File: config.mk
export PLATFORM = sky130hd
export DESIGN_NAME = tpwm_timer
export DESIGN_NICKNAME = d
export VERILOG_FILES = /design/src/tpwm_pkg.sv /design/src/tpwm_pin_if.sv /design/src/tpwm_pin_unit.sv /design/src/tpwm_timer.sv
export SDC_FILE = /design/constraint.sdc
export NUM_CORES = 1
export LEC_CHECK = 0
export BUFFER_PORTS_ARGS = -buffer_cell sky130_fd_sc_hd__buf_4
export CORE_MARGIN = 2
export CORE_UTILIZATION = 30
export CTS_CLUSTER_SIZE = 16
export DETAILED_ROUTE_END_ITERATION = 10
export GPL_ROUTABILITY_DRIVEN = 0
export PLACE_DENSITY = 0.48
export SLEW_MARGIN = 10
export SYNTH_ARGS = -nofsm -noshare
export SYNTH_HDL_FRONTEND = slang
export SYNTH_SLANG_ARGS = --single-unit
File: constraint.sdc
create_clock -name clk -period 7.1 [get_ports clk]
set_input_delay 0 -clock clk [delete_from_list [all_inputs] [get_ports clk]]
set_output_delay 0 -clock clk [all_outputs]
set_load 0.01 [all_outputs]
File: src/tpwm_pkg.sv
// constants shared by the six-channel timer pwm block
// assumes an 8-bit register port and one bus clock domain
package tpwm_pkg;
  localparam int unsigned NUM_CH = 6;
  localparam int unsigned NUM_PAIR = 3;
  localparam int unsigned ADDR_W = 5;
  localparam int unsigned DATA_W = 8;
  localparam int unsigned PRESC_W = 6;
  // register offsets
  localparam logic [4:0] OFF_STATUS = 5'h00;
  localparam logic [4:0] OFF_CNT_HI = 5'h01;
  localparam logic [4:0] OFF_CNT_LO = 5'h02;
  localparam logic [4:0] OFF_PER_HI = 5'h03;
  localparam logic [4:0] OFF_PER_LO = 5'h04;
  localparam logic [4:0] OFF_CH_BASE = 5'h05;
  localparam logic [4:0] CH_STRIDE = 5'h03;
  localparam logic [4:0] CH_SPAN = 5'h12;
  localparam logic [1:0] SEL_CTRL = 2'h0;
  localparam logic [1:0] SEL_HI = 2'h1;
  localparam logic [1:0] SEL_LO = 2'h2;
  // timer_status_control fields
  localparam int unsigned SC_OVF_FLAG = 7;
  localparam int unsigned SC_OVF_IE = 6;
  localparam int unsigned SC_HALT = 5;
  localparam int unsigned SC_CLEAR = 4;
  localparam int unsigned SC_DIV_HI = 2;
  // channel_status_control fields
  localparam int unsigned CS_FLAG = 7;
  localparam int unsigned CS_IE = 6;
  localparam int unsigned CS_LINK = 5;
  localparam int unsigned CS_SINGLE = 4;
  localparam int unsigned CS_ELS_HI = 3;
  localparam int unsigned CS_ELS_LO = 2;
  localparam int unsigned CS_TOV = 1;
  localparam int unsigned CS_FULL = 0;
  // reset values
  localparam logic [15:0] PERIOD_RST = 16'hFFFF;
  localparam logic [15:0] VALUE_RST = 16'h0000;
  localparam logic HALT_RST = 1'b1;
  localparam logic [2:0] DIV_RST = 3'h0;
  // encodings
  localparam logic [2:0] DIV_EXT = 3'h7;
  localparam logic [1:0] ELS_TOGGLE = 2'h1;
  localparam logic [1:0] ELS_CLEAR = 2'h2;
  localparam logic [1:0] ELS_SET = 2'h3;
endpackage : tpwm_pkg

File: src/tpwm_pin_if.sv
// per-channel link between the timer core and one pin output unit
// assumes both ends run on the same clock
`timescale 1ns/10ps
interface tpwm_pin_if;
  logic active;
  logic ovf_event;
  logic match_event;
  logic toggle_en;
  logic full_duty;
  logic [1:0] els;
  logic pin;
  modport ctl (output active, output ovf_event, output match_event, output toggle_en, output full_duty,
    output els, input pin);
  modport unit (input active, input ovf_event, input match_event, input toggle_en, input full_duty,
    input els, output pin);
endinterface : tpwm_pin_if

++++++++++++++++++++

• What you should do: Search the records for the word "modport" and copy every line where it occurs.

• Answer to this task:
  modport ctl (output active, output ovf_event, output match_event, output toggle_en, output full_duty,
  modport unit (input active, input ovf_event, input match_event, input toggle_en, input full_duty,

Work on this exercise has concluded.